Secretary of State Antony Blinken is facing backlash after taking Nigeria off of a list of countries that endorse or allow religious violence as Christian groups point to the high level of persecution in the African nation.
“State Department officials gave no reason for the move other than saying Blinken, upon the advice of various department sections, decided Nigeria didn’t meet the legal threshold to be named as ‘country of particular concern’ in an annual religious freedom list released by the secretary of State,” Politico reported.
The move was made just before Blinken made a diplomatic trip to the country.
“It’s a victory for the terrorists — it’s a defeat for anyone concerned with human rights and religious freedom,” former Republican Congressman Frank Wolf said.
Nigeria has been plagued by religious violence this year, with the number of Christians killed in July of this year already matching the total from last year, according to some reports. Many Christian aid organizations also rank Nigeria as a country with a lot of religious persecution, including Open Doors, which puts the African nation just inside the top 10 of worst persecuting countries in the world.
The U.S. Commission on International Religious Freedom (USCIRF) was “appalled” at the State Department’s decision, calling the move “unexplainable.”
“[USCIRF] is especially displeased with the removal of Nigeria from its CPC designation, where it was rightfully placed last year, as well as the omission of India, Syria, and Vietnam. We urge the State Department to reconsider its designations based on facts presented in its own reporting,” Chair Nadine Maenza said.
Outgoing Secretary of State Mike Pompeo designated Nigeria as a “country of particular concern” in December 2020, and a May report from the State Department seemed to confirm that designation.
Sam Brownback, who was the special ambassador for religious freedom under the Trump administration, said the decision was the “revenge of the bureaucracy” while noting that religion definitely played a role in the violence in Nigeria.

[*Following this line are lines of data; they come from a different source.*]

--- src/rtl/one_addr_feeder.sv ---
// Issue stage for one_addr_detect: buffers producer words and hands them
// to the detector one at a time, waiting for each to finish.
module one_addr_feeder
  import one_addr_pkg::*;
#(
  parameter int N       = 5,
  parameter int DEPTH   = 4,
  parameter int TIMEOUT = 16
) (
  input  logic                  clk,
  input  logic                  rst_n,
  input  logic [N-1:0]          in_data,
  input  logic                  in_vld,
  output logic                  in_rdy,
  output logic [N-1:0]          data,
  output logic                  vld_i,
  input  logic                  vld_o,
  output logic                  busy,
  output logic                  err,
  output logic [ZERO_CNT_W-1:0] zero_cnt
);

  localparam int TIMER_W = clog2w(TIMEOUT);
  localparam logic [TIMER_W-1:0] TIMER_LAST = TIMER_W'(TIMEOUT - 1);

  logic [STATE_W-1:0]    state_q, state_d;
  logic [N-1:0]          data_q, data_d;
  logic [TIMER_W-1:0]    timer_q, timer_d;
  logic                  err_q, err_d;
  logic [ZERO_CNT_W-1:0] zero_cnt_q, zero_cnt_d;

  logic                  accept;
  logic                  fifo_push, fifo_pop;
  logic                  fifo_full, fifo_empty;
  logic [N-1:0]          fifo_rdata;

  one_addr_fifo #(
    .WIDTH (N),
    .DEPTH (DEPTH)
  ) u_fifo (
    .clk   (clk),
    .rst_n (rst_n),
    .push  (fifo_push),
    .pop   (fifo_pop),
    .wdata (in_data),
    .rdata (fifo_rdata),
    .full  (fifo_full),
    .empty (fifo_empty)
  );

  // Ready depends only on registered occupancy.
  assign in_rdy   = !fifo_full;
  assign data     = data_q;
  assign vld_i    = (state_q == S_ISSUE);
  assign busy     = (state_q != S_IDLE);
  assign err      = err_q;
  assign zero_cnt = zero_cnt_q;

  always_comb begin
    accept     = in_vld && in_rdy;
    fifo_push  = accept && (in_data != '0);
    zero_cnt_d = zero_cnt_q;
    if (accept && (in_data == '0) && (zero_cnt_q != '1))
      zero_cnt_d = zero_cnt_q + 1'b1;

    state_d  = state_q;
    data_d   = data_q;
    timer_d  = timer_q;
    err_d    = 1'b0;
    fifo_pop = 1'b0;
    case (state_q)
      S_IDLE: begin
        if (!fifo_empty) begin
          fifo_pop = 1'b1;
          data_d   = fifo_rdata;
          state_d  = S_ISSUE;
        end
      end
      S_ISSUE: begin
        timer_d = '0;
        state_d = S_WAIT_START;
      end
      S_WAIT_START: begin
        if (vld_o) begin
          state_d = S_WAIT_DONE;
        end else if (timer_q == TIMER_LAST) begin
          err_d   = 1'b1;
          state_d = S_IDLE;
        end else begin
          timer_d = timer_q + 1'b1;
        end
      end
      S_WAIT_DONE: begin
        if (!vld_o) state_d = S_IDLE;
      end
      default: state_d = S_IDLE;
    endcase
  end

  always_ff @(posedge clk or negedge rst_n) begin
    if (!rst_n) begin
      state_q    <= S_IDLE;
      data_q     <= '0;
      timer_q    <= '0;
      err_q      <= 1'b0;
      zero_cnt_q <= '0;
    end else begin
      state_q    <= state_d;
      data_q     <= data_d;
      timer_q    <= timer_d;
      err_q      <= err_d;
      zero_cnt_q <= zero_cnt_d;
    end
  end

endmodule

One former State Department official told Politico that the move constituted “diplomatic malpractice.”
“You just gave leverage away. It was clearly tied to Blinken’s visit. The Nigerians clearly cared about it. Did we get anything out of it?” the former official asked.
Some officials pushed back, arguing that Blinken’s visit to Nigeria and its delisting were not related. The removal instead had to do with the timing of the release of the list, according to one official.
As Politico noted, however, deadlines are not always so strictly followed and Blinken had called out religious persecution in Nigeria earlier this year.
“In Nigeria, courts continue to convict people of blasphemy, sentencing them to long-term imprisonment or even death,” he said. “Yet the government has still not brought anyone to justice for the military’s massacre of hundreds of Shia Muslims in 2015.”
Some Christians on the ground in Nigeria say that their government doesn’t care about them. Back in September, after the killing of more than 30 Christians by Islamic Fulani herdsmen, one local pastor said that the government was actually in favor of the persecution.
“We have never seen an evil government in this country like the one of today. The government is fully in support of the bloodshed in Nigeria. We are being killed just because we are not Muslims,” Rev. Jacob Kwashi said.
He added: “These evil Fulani jihadists are enjoying the backing of the government to go about killing people, destroying their houses and farmlands, yet when we try to defend ourselves, the government will go about arresting our people. What kind of justice is this?”